Return, exactly as written, every line from the first line of the data below through the line that contains "addresses, looks the".

···

File: src/rtl/icache_invalidation_engine.sv
`default_nettype none
// ============================================================================
// Module   : icache_invalidation_engine
// Brief    : Pops queued instruction-invalidation word addresses, looks the
//            line up in the icache tag bank through the shared tag port, and
//            clears the valid bit of every matching way. Never touches a set
//            while a line fill to that set is in flight.
//            Optional macro ICACHE_INV_LINE_FILTER_EN adds a one-entry filter
//            that completes repeat invalidations of the last line without a
//            tag access.
// Revision : 1.0 - initial release
// ============================================================================
module icache_invalidation_engine #(
    parameter  int WAYS   = 2,
    parameter  int LINES  = 256,
    parameter  int LINE_W = 8,
    localparam int IDX_W  = $clog2(LINES),
    localparam int OFF_W  = $clog2(LINE_W),
    localparam int TAG_W  = 30 - IDX_W - OFF_W
) (
    input  logic                    clk,
    input  logic                    rst,
    input  logic [29:0]             inv_addr,
    input  logic                    inv_valid,
    output logic                    inv_completed,
    output logic                    tag_port_req,
    input  logic                    tag_port_gnt,
    output logic                    tag_read_en,
    output logic                    tag_write_en,
    output logic [IDX_W-1:0]        tag_index,
    output logic [WAYS-1:0]         tag_write_way,
    input  logic [WAYS-1:0]         tag_read_valid,
    input  logic [WAYS*TAG_W-1:0]   tag_read_tag,
    input  logic                    fill_active,
    input  logic [IDX_W-1:0]        fill_index
);

    typedef enum logic [1:0] {
        IDLE  = 2'd0,
        CHECK = 2'd1,
        WRITE = 2'd2
    } state_t;

    state_t             r_state;
    logic [IDX_W-1:0]   r_req_idx;
    logic [TAG_W-1:0]   r_req_tag;
    logic [WAYS-1:0]    r_hit_mask;

    logic [IDX_W-1:0]   w_in_idx;
    logic [TAG_W-1:0]   w_in_tag;
    logic               w_blocking;
    logic [WAYS-1:0]    w_hit;
    logic               w_filter_hit;
    logic               w_unused_offset;

    assign w_in_idx        = inv_addr[OFF_W +: IDX_W];
    assign w_in_tag        = inv_addr[29 -: TAG_W];
    // Word offset is irrelevant: the whole line is invalidated.
    assign w_unused_offset = ^inv_addr[OFF_W-1:0];

    // A set with a fill in flight must not be read or rewritten underneath it.
    assign w_blocking = fill_active && (fill_index == w_in_idx);

    // Per-way tag compare against the latched request; several ways may match.
    generate
        for (genvar w = 0; w < WAYS; w++) begin : g_hit
            assign w_hit[w] = tag_read_valid[w] &&
                              (tag_read_tag[w*TAG_W +: TAG_W] == r_req_tag);
        end
    endgenerate

`ifdef ICACHE_INV_LINE_FILTER_EN
    logic                     r_last_valid;
    logic [TAG_W+IDX_W-1:0]   r_last_line;

    assign w_filter_hit = inv_valid && r_last_valid && !w_blocking &&
                          ({w_in_tag, w_in_idx} == r_last_line);

    // Remember the last completed line; a fill to its set makes it stale.
    always_ff @(posedge clk) begin
        if (rst) begin
            r_last_valid <= 1'b0;
            r_last_line  <= '0;
        end else if (fill_active && (fill_index == r_last_line[IDX_W-1:0])) begin
            r_last_valid <= 1'b0;
        end else if (inv_completed && (r_state != IDLE)) begin
            r_last_valid <= 1'b1;
            r_last_line  <= {r_req_tag, r_req_idx};
        end
    end
`else
    assign w_filter_hit = 1'b0;
`endif

    // Port handshake outputs: the arbiter grants in the same cycle as the
    // request, so strobes are decoded from state and live inputs. Reset
    // forces every output low so an interrupted operation never completes.
    always_comb begin
        inv_completed = 1'b0;
        tag_port_req  = 1'b0;
        tag_read_en   = 1'b0;
        tag_write_en  = 1'b0;
        tag_index     = '0;
        tag_write_way = '0;
        if (!rst) begin
            case (r_state)
                IDLE: begin
                    if (w_filter_hit) begin
                        inv_completed = 1'b1;
                    end else begin
                        tag_port_req = inv_valid && !w_blocking;
                        tag_read_en  = tag_port_req && tag_port_gnt;
                        if (tag_read_en) begin
                            tag_index = w_in_idx;
                        end
                    end
                end
                CHECK: begin
                    inv_completed = (w_hit == '0);
                end
                WRITE: begin
                    tag_port_req  = 1'b1;
                    tag_index     = r_req_idx;
                    tag_write_way = r_hit_mask;
                    if (tag_port_gnt) begin
                        tag_write_en  = 1'b1;
                        inv_completed = 1'b1;
                    end
                end
                default: begin
                    inv_completed = 1'b0;
                end
            endcase
        end
    end

    // Sequencer: read -> compare -> optional clearing write.
    always_ff @(posedge clk) begin
        if (rst) begin
            r_state    <= IDLE;
            r_req_idx  <= '0;
            r_req_tag  <= '0;
            r_hit_mask <= '0;
        end else begin
            case (r_state)
                IDLE: begin
                    if (tag_read_en) begin
                        r_req_idx <= w_in_idx;
                        r_req_tag <= w_in_tag;
                        r_state   <= CHECK;
                    end
                end
                CHECK: begin
                    if (w_hit == '0) begin
                        r_state <= IDLE;
                    end else begin
                        r_hit_mask <= w_hit;
                        r_state    <= WRITE;
                    end
                end
                WRITE: begin
                    if (tag_port_gnt) begin
                        r_state <= IDLE;
                    end
                end
                default: begin
                    r_state <= IDLE;
                end
            endcase
        end
    end

endmodule
`default_nettype wire

File: config.mk
export PLATFORM = sky130hd
export DESIGN_NAME = icache_invalidation_engine
export DESIGN_NICKNAME = d
export VERILOG_FILES = /design/src/rtl/icache_invalidation_engine.sv
export SDC_FILE = /design/constraint.sdc
export NUM_CORES = 1
export LEC_CHECK = 0
export ABC_AREA = 1
export CAP_MARGIN = 15
export CELL_PAD_IN_SITES_DETAIL_PLACEMENT = 0
export CELL_PAD_IN_SITES_GLOBAL_PLACEMENT = 2
export CORE_UTILIZATION = 19
export DETAILED_ROUTE_END_ITERATION = 10
export PLACE_DENSITY = 0.84
export SYNTH_ARGS = -nofsm -noshare
export SYNTH_HDL_FRONTEND = slang
export SYNTH_SLANG_ARGS = --single-unit
File: constraint.sdc
create_clock -name clk -period 1.56 [get_ports clk]
set_input_delay 0.234 -clock clk [delete_from_list [all_inputs] [get_ports clk]]
set_output_delay 0.234 -clock clk [all_outputs]
set_load 0.05 [all_outputs]
* After elaboration in Yosys (flattened, before gate mapping)
Index checks and enable logic that the tools add are counted.
Widths: inputs -> output; s select.
** Storage, ports and cells
- Bits of input ports :: 83
- Output and inout bits :: 14
- Register bits after elaboration :: 31
- Logic and storage cells :: 41
** Operators by class
- Bitwise gates (word level) :: 1
- Multiplexer cells :: 18
- Reductions and logical operators :: 11
- Equality and inequality tests :: 7
** Operators with widths (number)
- $eq 19x19->1 :: 2
- $mux 8 :: 2
- $pmux 8 s2 :: 1
- $mux 2 :: 5
- $eq 8x8->1 :: 1
- $mux 1 :: 7
- $pmux 2 s3 :: 1
- $reduce_and 2->1 :: 3
- $logic_and 1x1->1 :: 5
- $logic_not 2->1 :: 2
- $ne 2x2->1 const B :: 2
- $pmux 1 s2 :: 2
- $eq 2x1->1 const B :: 1
- $eq 2x2->1 const B :: 1
- $logic_not 1->1 :: 1
- $not 1->1 :: 1

* Depth between registers and ports, before layout
- Word-level depth :: 9
- Depth in mapped cells :: 12
- Gate-level depth less buffers :: 12

* Worst setup path before layout
OpenSTA, ideal clock, no wires.
- Path type :: input-to-output
- From :: input port inv_addr[3]
- To :: output port tag_index[0]
- Cell stages on the path :: 7
- Data required time :: 1326 ps
- Slack :: -400 ps
- Arrival time :: 1726 ps
- Path through :: inv_1 or2_0 nand3_1 nor2_2 a21boi_4 nand3_1 a21oi_1
** On the way
- Longest elaborated chain between the ends :: 8
** Ends and longest elaborated chain
- start, declared :: line 23 : input logic [29:0] inv_addr,
- $eq 8x8->1 :: line 62 : assign w_blocking = fill_active && (fill_index == w_in_idx);
- $logic_and 1x1->1 :: line 62
- $logic_not 1->1 :: line 111 : tag_port_req = inv_valid && !w_blocking;
- $logic_and 1x1->1 :: line 111
- $logic_and 1x1->1 :: line 112 : tag_read_en = tag_port_req && tag_port_gnt;
- $mux 8 * :: line 113 : if (tag_read_en) begin
- $pmux 8 s2 * :: line 106 : case (r_state)
- $mux 8 * :: line 105 : if (!rst) begin
- end, declared :: line 30 : output logic [IDX_W-1:0] tag_index,
Mark *: on every way between the ends. The rest lies on a longest branch, timed or not.

* Final worst setup path
- From :: input port tag_read_tag[8]
- To :: output port inv_completed
** On the way
- Longest elaborated chain between the ends :: 5
** Ends and longest elaborated chain
- start, declared :: line 33 : input logic [WAYS*TAG_W-1:0] tag_read_tag,
- $eq 19x19->1 :: line 68 : (tag_read_tag[w*TAG_W +: TAG_W] == r_req_tag);
- $logic_and 1x1->1 :: line 67 : assign w_hit[w] = tag_read_valid[w] &&
- $logic_not 2->1 :: line 119 : inv_completed = (w_hit == '0);
- $pmux 1 s2 :: line 106
- $mux 1 :: line 105
- end, declared :: line 25 : output logic inv_completed,
No other way between the ends.

==> summary.md <==
| Metric | Value |
|---|---|
| Initial Util | `around a fifth` |
| Tcrit/Tclk final | `118%` |
| Total die area | `around 14,000 µm²` |
| Area leader, netlist | `nand2_1` |
| Worst-margin pin slew | `around 0.36 ns` |
| CP Max Fanout | `3` |
| Total gr overflow | `0` |
| Final setup fails | `34` |
| Max-cap violation count | `0` |
| Routability congestion estimate | `between 0.8 and 0.9` |
| Mapped Cells | `474` |
| Antenna violations before repair | `0` |
| Synth top area cells | `nand2_1 (32%), dfxtp_1 (25%), inv_1 (12%)` |
| CP Data Required Time | `around 1.3 ns` |
| Port Buffers | `93` |
| Area taken by multi-input logic gates | `2240 µm²` |
| ANT cells | `0` |
| F_max | `0.544 GHz` |
| Layout area overhead | `130%` |
| Worst skew pair latency | `0.28 ns` |
| Synthesized area | `approximately 2500 µm²` |
| PwrDens | `approximately 630 nW/µm²` |
| Crit start category | `primary input` |
| Most used cell, CP | `nand3_2` |
| Synth cell types | `25` |
| Post-synth EDFFs | `0` |
| Drt first-iter violations | `between 100 and 150` |
| Clock transition at the registers of the reported paths | `0.06 ns` |
| # fillers | `about 1.3k` |
| Leak pwr | `approximately 2.8 nW` |
| DP Area | `between 4000 and 5000 µm²` |
| Post-synthesis sequential area ratio | `between 20% and 30%` |
| TNS Setup | `-3.47 ns` |
| Vert. Die Dim | `between 100 and 150 µm` |
| DRC violations left | `0` |
| Pre-CTS setup slack | `-0.562 ns` |
| Worst VDD drop | `a little under 0.0005 V` |
| Vias in the first global route | `about 3.7k` |
| Max stage delay on crit path | `0.55 ns` |
| Reg2Reg Setup Slack | `-0.18 ns` |
| Detailed placer's ending HPWL | `between 8000 and 9000 µm` |
| Num rows | `41` |
| Overall Global Routing Usage | `approximately 16%` |
| Max clock buf depth | `2` |
| Final Slew Violations | `0` |
| Final Net Count | `772` |
| Yosys warns | `0` |
| H-Tree Level Count | `2` |
| Layout cells sized above 1 | `approximately half` |
| Routed vias | `3,592` |
| Synth Net Count | `between 500 and 600` |
| Worst path arrival time | `between 1.5 and 2 ns` |
| Hold Slack | `0.391 ns` |
| Drt total wl | `11,000 µm` |
| DR WL/cell | `around 13 µm` |
| Failing checks | `negative setup slack` |
| Setup ws final | `-0.279 ns` |
| TritonCTS clock tree | `yes` |
| Buffers and inverters on the worst path | `3` |
| Clock skew | `0.00496 ns` |
| Critical-path cell with the highest stage delay | `clkdlybuf4s50_1` |
| CP Capture Type | `output port` |
| Max-slew headroom | `76.1%` |
| Crit path kind | `primary input to output port` |
| Fin crit period | `1.84 ns` |
| Mapped Avg Cell Area | `around 5.3 µm²` |
| Post-synth top flop | `dfxtp_1` |
| Clock sinks | `31` |
| Root buf cell | `clkbuf_16` |
| Hold Violations, Final | `0` |
| Worst path top cell family by delay | `buffers and inverters` |
| Core area | `12,800 µm²` |
| First-pass GRT wire length | `roughly 17,000 µm` |
| # IOs | `97` |
| Most common cell in the netlist | `nand2_1` |
| Top cell type's share of synthesized area | `a little under a third` |
| Largest net degree at the start of global routing | `23` |
| Status | `complete, but fails checks` |
| Post-route cell area | `5820 µm²` |
| Final Util | `~46%` |
| Total CTS buffers | `5` |
| Antenna Violating Nets Remaining | `0` |
| 1st-pass router iterations | `4` |
| Hold Crit Class | `primary input to flop` |
| Synth Register Bits | `31` |
| Die span in x | `117 µm` |
| Vias/cell | `4.18` |
| Post-synth top cells | `nand2_1 (214), inv_1 (84), a21oi_1 (40)` |
| RSZ-0062 raised after global routing | `true` |
| Asr flop ratio synth | `0%` |
| CP cell instances | `clkdlybuf4s50_1, inv_1, nand2_1, nand4_1, nor2_2, nand3_2, nand3_2, a21oi_4, buf_12` |
| Seq. cell area | `669 µm²` |
logic make-up after synthesis:
family          share of synthesized area, %
buf+inv                                 15.4
simple gates                            47.5
xor+xnor                               0.693
fa+ha+maj                               1.49
flops                                   24.6
compound gates                          10.3
where the power goes:
group	total (mW)	switching, mW	internal [mW]
registers	0.884	0.0489	0.835
clock network	1.15	0.354	0.793
logic	1.64	0.788	0.851
per-layer routing:
metal / track usage, % / up-vias / share of wire [%]
met3: 3.94 / 22 / 6.2
met1: 17.4 / 1612 / 39
met4: 5.28 / 0 / 2.7
met5: 0 / - / 0
met2: 29.4 / 87 / 52
li1: - / 1871 / -
worst paths after layout:
kind	from	cells past startpoint	endpoint
setup / recovery	tag_read_tag[8]	9	inv_completed
hold / removal	inv_addr[4]	4	r_req_idx[1]
setup reg to reg	r_req_tag[1]	15	r_hit_mask[1]
hold reg to reg	r_req_idx[7]	2	r_req_idx[7]
state kept, by name, indices dropped and copies added (netlist names):
name        flops
r_req_tag      19
r_req_idx       8
r_hit_mask      2
r_state         2
cell type report:
class                   instances  area share, %
flip-flops and latches         31           11.5
repair buffers                215           37.5
multi-input cells             347           38.4
inverters                      86           5.89
well taps                     172           3.70
clock inverters                 2          0.602
clock buffers                   6           2.39
worst min-delay path, cell delays in order:
cell	delay (ns)
clkbuf_2	0.10
buf_4	0.14
nand3_4	0.08
a21oi_1	0.06
what timing repair did:
item                       in CTS  in global routing
hold endpoints to repair        0                  0
setup endpoints to repair      43                 42
hold buffers                    0                  0
gates cloned                    4                  3
pin swaps                      45                 65
resized for setup             166                160
setup buffers                  24                  8
through the flow:
stage | cells | power (mW)
after floorplan | 474 | 1.44
after global placement | 815 | 2.10
after detailed placement | 815 | 2.11
after CTS | 850 | 3.56
after global routing | 859 | 3.86
final | 859 | 3.67
placed cells by master (no fill, tap or decap), types with 3 or more instances in the layout:
cell type        Yosys  layout
nand3_4              0       8
inv_2                1      13
dlygate4sd2_1        0      24
nor2_1              36      20
o21ai_0              5       4
buf_16               0       3
nor2_2               2      14
clkdlybuf4s50_1      0      26
a21oi_4              0      10
nand2_2              2      52
buf_6                4       8
buf_4                0      99
nand2_1            214     141
dfxtp_4              0      10
dfxtp_2              0       9
nand3_1             18       5
nand4_1             11      11
a21oi_2              0      17
nor2_4               0       4
clkbuf_2             0       5
dfxtp_1             31      12
clkbuf_16            0       8
inv_4                0       4
inv_1               84      67
a21oi_1             40      13
nand2_4              0      23
buf_2                0       8
buf_12               0      23
nand3_2              0       5
dlymetal6s2s_1       0      11
No activity file was read; power rests on OpenSTA's default activity.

···

◆ **Reply**:
File: src/rtl/icache_invalidation_engine.sv
`default_nettype none
// ============================================================================
// Module   : icache_invalidation_engine
// Brief    : Pops queued instruction-invalidation word addresses, looks the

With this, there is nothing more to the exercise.